Exercise objective: Every line in the records below between the one holding "about 850 ps" and the one holding "areas: 3250 sq um", inclusive, is to be set down exactly; all other lines are to be left out.

-- Provided data follows --

**config.mk**
```make
export PLATFORM = sky130hd
export DESIGN_NAME = two_level_interrupt_handler
export DESIGN_NICKNAME = d
export VERILOG_FILES = /design/src/common/irq_pkg.sv /design/src/common/irq_arb_if.sv /design/src/logic/irq_arbiter.sv /design/src/logic/two_level_interrupt_handler.sv
export SDC_FILE = /design/constraint.sdc
export NUM_CORES = 1
export LEC_CHECK = 0
export BUFFER_PORTS_ARGS = -buffer_cell sky130_fd_sc_hd__buf_2
export CAP_MARGIN = 20
export CELL_PAD_IN_SITES_DETAIL_PLACEMENT = 0
export CELL_PAD_IN_SITES_GLOBAL_PLACEMENT = 2
export CORE_AREA = 2 2 109 111
export DETAILED_ROUTE_END_ITERATION = 10
export DIE_AREA = 0 0 111 113
export PLACE_DENSITY_LB_ADDON = 0.12
export SKIP_LAST_GASP = 1
export SYNTH_ARGS = -nofsm -noshare
export SYNTH_HDL_FRONTEND = slang
export SYNTH_HIERARCHICAL = 1
export SYNTH_SLANG_ARGS = --single-unit
```
**constraint.sdc**
```tcl
create_clock -name mclk -period 4.3 [get_ports mclk]
set_clock_uncertainty 0.1 [all_clocks]
set_input_delay 0.86 -clock mclk [delete_from_list [all_inputs] [get_ports mclk]]
set_output_delay 0.86 -clock mclk [all_outputs]
set_load 0.03 [all_outputs]
```
**src/common/irq_pkg.sv**
```systemverilog
/*
 * Shared constants for the two-level interrupt handler: source count,
 * register field positions, reset values, vector layout and call timing.
 * Assumes one system clock and a CPU core that reports instruction
 * boundaries and completed returns as single-cycle pulses.
 */
// Operation
// - eighteen sources arbitrated, each assignable to low or high level
// - a source's valid condition sets its pending flag to one
// - pending flags set regardless of enable bits
// - enabled source with set flag raises a request to the CPU
// - disabled source is ignored, no request, execution continues
// - CPU finishes current instruction, then long calls the source vector
// - every routine ends in a return resuming the interrupted flow
// - each source has its own enable bit in enable registers
// - individual enables act only while global enable bit seven is set
// - global enable at zero blocks every source
// - conditions raised while globally disabled stay pending for later
// - hardware clears some flags on vectoring; software clears the rest
// - flag still set after return re-requests after one more instruction
// - software writing one to a flag acts as a real event
// - high level preempts low routine; nothing preempts high routine
// - per-source priority bits select level; reset gives low level
// - simultaneous requests: higher programmed level served first
// - equal levels resolved by fixed per-source order
// - requests sampled and priority decoded every clock cycle
// - shortest request-to-routine time is seven clocks
// - equal or lower request waits for return plus one instruction
package irq_pkg;

    localparam int NUM_SOURCES = 18;
    localparam int SRC_ID_W    = 5;
    localparam int REG_W       = 8;

    // enable register layout
    localparam int GLOBAL_ENABLE_BIT = 7;
    localparam int BASE_FIELD_BITS   = 7;
    localparam int EXT_FIELD_BITS    = 2 * REG_W;

    // reset values: everything off, every source at low level
    localparam logic [7:0] ENABLE_RESET   = 8'h00;
    localparam logic [7:0] PRIORITY_RESET = 8'h00;

    // vector table: first vector and spacing between vectors
    localparam int          VECTOR_W    = 16;
    localparam logic [15:0] VECTOR_BASE = 16'h0003;
    localparam logic [15:0] VECTOR_STEP = 16'h0008;

    // sources whose flags hardware clears when vectoring
    localparam logic [17:0] HW_CLEAR_MASK = 18'h0000F;

    // timing in system clock cycles
    localparam int DETECT_CYCLES      = 1;
    localparam int MIN_INSTR_CYCLES   = 1;
    localparam int LONG_CALL_CYCLES   = 5;
    localparam int MIN_LATENCY_CYCLES =
        DETECT_CYCLES + MIN_INSTR_CYCLES + LONG_CALL_CYCLES;
    localparam int CALL_CNT_W = 3;

    typedef enum logic [0:0] {
        LEVEL_LOW,
        LEVEL_HIGH
    } level_type;

endpackage

```
**src/common/irq_arb_if.sv**
```systemverilog
/*
 * Carrier between the handler and its arbiter: masked request vectors
 * per level going in, the winning source and its level coming out.
 * Assumes both ends sit on the same clock; the path is combinational.
 */
`timescale 1ns/1ps
interface irq_arb_if #(
    parameter int N = irq_pkg::NUM_SOURCES
);
    logic [N-1:0]                  highReq;
    logic [N-1:0]                  lowReq;
    logic                          winValid;
    logic [irq_pkg::SRC_ID_W-1:0] winSrc;
    logic                          winHigh;

    modport handler (
        output highReq,
        output lowReq,
        input  winValid,
        input  winSrc,
        input  winHigh
    );

    modport arbiter (
        input  highReq,
        input  lowReq,
        output winValid,
        output winSrc,
        output winHigh
    );
endinterface

```
**src/logic/irq_arbiter.sv**
```systemverilog
/*
 * Two-level fixed-order arbiter: any high-level request beats every
 * low-level one; within a level the lowest source number wins.
 * Assumes request vectors are already masked by enables.
 */
`timescale 1ns/1ps
module irq_arbiter #(
    parameter int N = irq_pkg::NUM_SOURCES
) (
    irq_arb_if.arbiter arb
);

    function automatic logic [irq_pkg::SRC_ID_W-1:0] firstSet(
        input logic [N-1:0] v
    );
        logic [irq_pkg::SRC_ID_W-1:0] idx;
        idx = '0;
        for (int i = N - 1; i >= 0; i--) begin
            if (v[i]) begin
                idx = irq_pkg::SRC_ID_W'(i);
            end
        end
        return idx;
    endfunction

    always_comb begin
        arb.winValid = 1'b0;
        arb.winHigh  = 1'b0;
        arb.winSrc   = '0;
        if (|arb.highReq) begin
            arb.winValid = 1'b1;
            arb.winHigh  = 1'b1;
            arb.winSrc   = firstSet(arb.highReq);
        end else if (|arb.lowReq) begin
            arb.winValid = 1'b1;
            arb.winSrc   = firstSet(arb.lowReq);
        end
    end

endmodule

```
**src/logic/two_level_interrupt_handler.sv**
```systemverilog
/*
 * Two-level interrupt handler: holds the pending flags, masks them with
 * per-source and global enables, arbitrates by level and fixed order,
 * steers the CPU into a long call to the source vector and tracks the
 * nesting of running service routines.
 * Assumes peripherals and the CPU core share mclk, so no synchronisers;
 * instrDone and retiDone are one-cycle pulses and never coincide.
 */
`timescale 1ns/1ps
module two_level_interrupt_handler #(
    parameter int          N            = irq_pkg::NUM_SOURCES,
    parameter logic [17:0] HW_CLEAR     = irq_pkg::HW_CLEAR_MASK,
    parameter int          CALL_CYCLES  = irq_pkg::LONG_CALL_CYCLES
) (
    input  wire logic                          mclk,
    input  wire logic                          reset_n,
    input  wire logic [N-1:0]                  periphEvent,
    input  wire logic [N-1:0]                  swFlagSet,
    input  wire logic [N-1:0]                  swFlagClear,
    input  wire logic [7:0]                    irqEnableReg,
    input  wire logic [7:0]                    extIrqEnableReg1,
    input  wire logic [7:0]                    extIrqEnableReg2,
    input  wire logic [7:0]                    irqPriorityReg,
    input  wire logic [7:0]                    extIrqPriorityReg1,
    input  wire logic [7:0]                    extIrqPriorityReg2,
    input  wire logic                          instrDone,
    input  wire logic                          retiDone,
    output logic [N-1:0]                       pendingFlags,
    output logic                               irqRequest,
    output logic                               longCallActive,
    output logic [irq_pkg::VECTOR_W-1:0]       vectorAddr,
    output logic [irq_pkg::SRC_ID_W-1:0]       vectorSrc,
    output logic                               serviceStart,
    output logic                               highActive,
    output logic                               lowActive
);

    // the field map covers seven base bits plus two extension registers
    localparam int MAP_W = irq_pkg::BASE_FIELD_BITS
                         + irq_pkg::EXT_FIELD_BITS;

    // highest service address, which must still fit the vector output
    localparam int LAST_VECTOR = int'(irq_pkg::VECTOR_BASE)
                               + (N - 1) * int'(irq_pkg::VECTOR_STEP);
    localparam int CALL_MAX    = (1 << irq_pkg::CALL_CNT_W) - 1;

    // parameter sets that the logic cannot serve stop the elaboration
    if (N < 1 || N > MAP_W) begin : gBadCount
        $error("source count outside what the register map holds");
    end
    if (N > (1 << irq_pkg::SRC_ID_W)) begin : gBadId
        $error("source number does not fit its id field");
    end
    if (N > $bits(HW_CLEAR)) begin : gBadClear
        $error("hardware clear mask is narrower than the source count");
    end
    if (LAST_VECTOR >= (1 << irq_pkg::VECTOR_W)) begin : gBadVector
        $error("service address table does not fit the vector width");
    end
    if (CALL_CYCLES < 1 || CALL_CYCLES > CALL_MAX) begin : gBadCall
        $error("long call length does not fit its counter");
    end

    typedef enum logic [0:0] {
        ST_RUN,
        ST_CALL
    } vec_state_type;

    vec_state_type                      state_r;
    logic [N-1:0]                       pend_r;
    logic [N-1:0]                       pend_nxt;
    logic [N-1:0]                       hwClear;
    logic [N-1:0]                       srcEnabled;
    logic [N-1:0]                       srcHigh;
    logic [MAP_W-1:0]                   enableMap;
    logic [MAP_W-1:0]                   priorityMap;
    logic                               globalIrqEnable;
    logic                               canTake;
    logic                               accept;
    logic                               candLive;
    logic                               callLast;
    logic [irq_pkg::CALL_CNT_W-1:0]     callCnt_r;
    logic                               irqRequest_r;
    logic [irq_pkg::SRC_ID_W-1:0]       reqSrc_r;
    logic                               reqHigh_r;
    logic                               longCall_r;
    logic [irq_pkg::VECTOR_W-1:0]       vectorAddr_r;
    logic [irq_pkg::SRC_ID_W-1:0]       vectorSrc_r;
    logic                               serviceStart_r;
    logic                               highActive_r;
    logic                               lowActive_r;

    irq_arb_if #(.N(N)) arbBus ();

    irq_arbiter #(.N(N)) arbiter (
        .arb (arbBus.arbiter)
    );

    // a request may start a routine only if it outranks every running one
    function automatic logic levelAllowed(
        input logic isHigh,
        input logic hiRun,
        input logic loRun
    );
        return isHigh ? !hiRun : (!hiRun && !loRun);
    endfunction

    function automatic logic [irq_pkg::VECTOR_W-1:0] vectorOf(
        input logic [irq_pkg::SRC_ID_W-1:0] src
    );
        logic [irq_pkg::VECTOR_W-1:0] offs;
        offs = irq_pkg::VECTOR_STEP
             * irq_pkg::VECTOR_W'(src);
        return irq_pkg::VECTOR_BASE + offs;
    endfunction

    // one-hot mask of a source number; shared by the hardware clear and
    // the check that the latched candidate is still serviceable
    function automatic logic [N-1:0] oneHot(
        input logic [irq_pkg::SRC_ID_W-1:0] src
    );
        logic [N-1:0] m;
        m = '0;
        for (int i = 0; i < N; i++) begin
            m[i] = (src == irq_pkg::SRC_ID_W'(i));
        end
        return m;
    endfunction

    assign globalIrqEnable =
        irqEnableReg[irq_pkg::GLOBAL_ENABLE_BIT];

    assign enableMap = {extIrqEnableReg2, extIrqEnableReg1,
                        irqEnableReg[irq_pkg::BASE_FIELD_BITS-1:0]};
    assign priorityMap = {extIrqPriorityReg2, extIrqPriorityReg1,
                          irqPriorityReg[irq_pkg::BASE_FIELD_BITS-1:0]};

    // per-source masking; a disabled flag simply stays pending
    genvar g;
    generate
        for (g = 0; g < N; g++) begin : gSrc
            assign srcEnabled[g] = enableMap[g] && globalIrqEnable;
            assign srcHigh[g]    = priorityMap[g];
            assign arbBus.highReq[g] = pend_r[g] && srcEnabled[g]
                                    && srcHigh[g];
            assign arbBus.lowReq[g]  = pend_r[g] && srcEnabled[g]
                                    && !srcHigh[g];
        end
    endgenerate

    // only the sources marked in the mask lose their flag on vectoring
    assign hwClear = accept ? (HW_CLEAR[N-1:0] & oneHot(reqSrc_r))
                            : '0;

    // sampled every cycle so the top candidate and its legality are fresh
    assign canTake = arbBus.winValid
                  && levelAllowed(arbBus.winHigh, highActive_r,
                                  lowActive_r);

    // the candidate was latched a cycle earlier; if its flag was cleared
    // or its enables dropped since, it is not vectored to
    assign candLive = |(pend_r & srcEnabled & oneHot(reqSrc_r));

    // vector only at an instruction boundary; retiDone is not one, so the
    // instruction after a return always completes before re-entry
    assign accept = (state_r == ST_RUN) && irqRequest_r && candLive
                 && instrDone && !retiDone;

    // set wins over every clear so no event is lost on a clearing cycle
    always_comb begin
        pend_nxt = pend_r & ~swFlagClear & ~hwClear;
        pend_nxt = pend_nxt | periphEvent;
        pend_nxt = pend_nxt | swFlagSet;
    end

    always_ff @(posedge mclk) begin
        if (!reset_n) begin
            pend_r <= '0;
        end else begin
            pend_r <= pend_nxt;
        end
    end

    // detection stage: one registered cycle between flag and request
    always_ff @(posedge mclk) begin
        if (!reset_n) begin
            irqRequest_r <= 1'b0;
        end else begin
            irqRequest_r <= canTake && (state_r == ST_RUN)
                         && !accept;
        end
    end

    // the winner is latched every cycle beside the request it belongs to
    always_ff @(posedge mclk) begin
        if (!reset_n) begin
            reqSrc_r  <= '0;
            reqHigh_r <= 1'b0;
        end else begin
            reqSrc_r  <= arbBus.winSrc;
            reqHigh_r <= arbBus.winHigh;
        end
    end

    // last count of the long call; accept and this never coincide
    assign callLast = (state_r == ST_CALL) && (callCnt_r == '0);

    // long call sequencer: counts the call cycles down to zero
    always_ff @(posedge mclk) begin
        if (!reset_n) begin
            state_r   <= ST_RUN;
            callCnt_r <= '0;
        end else begin
            case (state_r)
                ST_RUN: begin
                    if (accept) begin
                        state_r   <= ST_CALL;
                        callCnt_r <= irq_pkg::CALL_CNT_W'(CALL_CYCLES - 1);
                    end
                end
                ST_CALL: begin
                    if (callLast) begin
                        state_r <= ST_RUN;
                    end else begin
                        callCnt_r <= callCnt_r - 1'b1;
                    end
                end
                default: begin
                    state_r <= ST_RUN;
                end
            endcase
        end
    end

    // the call strobe stands from the accept edge through the last count
    always_ff @(posedge mclk) begin
        if (!reset_n) begin
            longCall_r <= 1'b0;
        end else if (accept) begin
            longCall_r <= 1'b1;
        end else if (callLast) begin
            longCall_r <= 1'b0;
        end
    end

    // the routine starts in the cycle right after the call strobe falls
    always_ff @(posedge mclk) begin
        if (!reset_n) begin
            serviceStart_r <= 1'b0;
        end else begin
            serviceStart_r <= callLast;
        end
    end

    // vector address held from the accept until the next accept
    always_ff @(posedge mclk) begin
        if (!reset_n) begin
            vectorAddr_r <= irq_pkg::VECTOR_BASE;
        end else if (accept) begin
            vectorAddr_r <= vectorOf(reqSrc_r);
        end
    end

    // source number of the last vectoring, held like the address
    always_ff @(posedge mclk) begin
        if (!reset_n) begin
            vectorSrc_r <= '0;
        end else if (accept) begin
            vectorSrc_r <= reqSrc_r;
        end
    end

    // nesting: at most one low routine under one high routine; a return
    // always ends the innermost, which is the high one when both run
    always_ff @(posedge mclk) begin
        if (!reset_n) begin
            highActive_r <= 1'b0;
        end else if (accept && reqHigh_r) begin
            highActive_r <= 1'b1;
        end else if (retiDone) begin
            highActive_r <= 1'b0;
        end
    end

    // the low level ends only on a return made while no high routine runs
    always_ff @(posedge mclk) begin
        if (!reset_n) begin
            lowActive_r <= 1'b0;
        end else if (accept && !reqHigh_r) begin
            lowActive_r <= 1'b1;
        end else if (retiDone && !highActive_r) begin
            lowActive_r <= 1'b0;
        end
    end

    assign pendingFlags   = pend_r;
    assign irqRequest     = irqRequest_r;
    assign longCallActive = longCall_r;
    assign vectorAddr     = vectorAddr_r;
    assign vectorSrc      = vectorSrc_r;
    assign serviceStart   = serviceStart_r;
    assign highActive     = highActive_r;
    assign lowActive      = lowActive_r;

endmodule

```
==> results by group, run 1 <==
Setup path
  – R2R Setup Slk: ~1600 ps
  – RR Endpoint: reqSrc_r[1]
  – Worst Setup Start Kind: primary input
  – Buf+Inv Stages, Crit Path: 2
  – CP Cell Sequence: buf_2 -> inv_2 -> nor3_1 -> or4_4 -> or4_4 -> or3_4 -> a31o_1 -> o32ai_1 -> and2_1
  – Reg-to-Reg Start: pendingFlags[12]
  – WP data required: approximately 4400 ps
  – R2r worst-path depth: 8
  – Setup CP Type: in -> reg
  – Crit-path max cell delay: 560 ps
  – Setup crit end kind: register
  – Slowest cell on the critical path: or4_4
  – Arr. time, crit path: ~3500 ps
  – CP Max Fanout: 23
  – CP dominant cell by count: or4_4
  – Top delay family on crit path: simple AND/OR/NAND/NOR gates

Layout
  – Cell area after layout: 3410 sq um
  – Filler instances: around 1300
  – Share of cells above drive strength 1: approximately 33%
  – Core Util, Final: 30.2%
  – Area growth syn-to-layout: 32.5%
  – Nets@finish: between 500 and 600

Die
  – Die area: about 13000 sq um
  – Die Y-Extent: approximately 110 um
  – Die W: between 100 and 150 um
  – # rows: 39
  – Core ar.: ~11000 sq um
  – Top-Level Pins: 150
  – Initial Utilization: a little under a quarter

Power
  – PD cells: 304 nW/um^2
  – Overall power: slightly above 1000 uW
  – Max VDD drop: about 0.00016 V
  – Clk pwr share: between 30% and 40%
  – Sequential share of power: around two fifths
  – Internal power: between 700 and 800 uW
  – Sw Share: 31.1%
  – Leak: around 0.0015 uW
  – Logic pwr share: about a quarter
  – Switching power total: 322 uW

Synth
  – Syn Area/Cell: between 7 and 8 sq um
  – Syn. warnings: 6
  – Sequential fraction of the synthesis area: 29.6%
  – Synthesis-stage register bit count: 38
  – Yosys top cell area share: a little under 30%
  – Synthesized cell area: around 2600 sq um
  – Area leader, netlist: dfxtp_1
  – Main synth FF type: dfxtp_1
  – Post-synth EDFFs: 0
  – Cell variety after synth: 57
  – Synth top area cells: dfxtp_1 (30%), nor3_1 (5.5%), o31a_1 (5.5%), buf_4 (5.0%), nor2b_1 (4.6%)
  – Cells after Synth: ~330
  – Async SR Flop Fraction: 0%

STA
  – Period Utilization, post-route: roughly four fifths
  – Peak Freq: around 290 MHz
  – Setup tns final: 0 ps
  – RSZ-0062 raised after global routing: no
  – Hold Violations, Final: 0
  – Slew @ Worst Pin: about 850 ps
  – Relative slew slack: 43.1%
  – Fin crit period: ~3400 ps
  – Final Slew Violations: 0
  – Final setup viols: 0

Global route
  – All-Layer GR Usage: between 10% and 20%
  – Vias in the first global route: about 2700
  – Initial antenna violation count: 1
  – Overflow after GRT: 0
  – Largest net degree at the start of global routing: 48
  – First-pass GRT wire length: about 14000 um

CTS
  – CTS buffer count: 5
  – CTS max path bufs: 2
  – Clock sinks: 38
  – PostCTS Resize Cnt: 0
  – Root buf cell: clkbuf_16
  – # Post-CTS Setup Buffers: 0
  – Clk slew on worst S/H paths: 60 ps
  – TritonCTS clock tree: yes
  – Skew-Pair Late Insertion Delay: between 200 and 300 ps
  – H-Tree Depth: 2
  – # hold bufs at CTS: 0

Worst hold path
  – Min-Delay Endpoint: vectorAddr[6]
  – Worst Hold Launch: vectorAddr[6]
  – Hold depth: 2
  – Class of the worst hold path: reg -> reg

Placement
  – Placed cell areas: 3250 sq um
  – Post-DP HPWL: around 7500 um
  – Port bufs: between 100 and 150
  – Routability cong.: about 0.77

Run
  – # Max-Cap Violations: 0

Detailed routing
  – Routed Antenna Nets: 0
  – Via density: around 4.6
  – WL final: between 8000 and 9000 um
  – Via Count: about 2800
  – Initial DRC count: approximately 200
  – Drt pass-1 iters: 4
  – WL/cell: 15.0 um
  – DRC errors left: 0

Run status
  – Status: finished clean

-- Provided data concluded --

Exercise response:
  – Slew @ Worst Pin: about 850 ps
  – Relative slew slack: 43.1%
  – Fin crit period: ~3400 ps
  – Final Slew Violations: 0
  – Final setup viols: 0

Global route
  – All-Layer GR Usage: between 10% and 20%
  – Vias in the first global route: about 2700
  – Initial antenna violation count: 1
  – Overflow after GRT: 0
  – Largest net degree at the start of global routing: 48
  – First-pass GRT wire length: about 14000 um

CTS
  – CTS buffer count: 5
  – CTS max path bufs: 2
  – Clock sinks: 38
  – PostCTS Resize Cnt: 0
  – Root buf cell: clkbuf_16
  – # Post-CTS Setup Buffers: 0
  – Clk slew on worst S/H paths: 60 ps
  – TritonCTS clock tree: yes
  – Skew-Pair Late Insertion Delay: between 200 and 300 ps
  – H-Tree Depth: 2
  – # hold bufs at CTS: 0

Worst hold path
  – Min-Delay Endpoint: vectorAddr[6]
  – Worst Hold Launch: vectorAddr[6]
  – Hold depth: 2
  – Class of the worst hold path: reg -> reg

Placement
  – Placed cell areas: 3250 sq um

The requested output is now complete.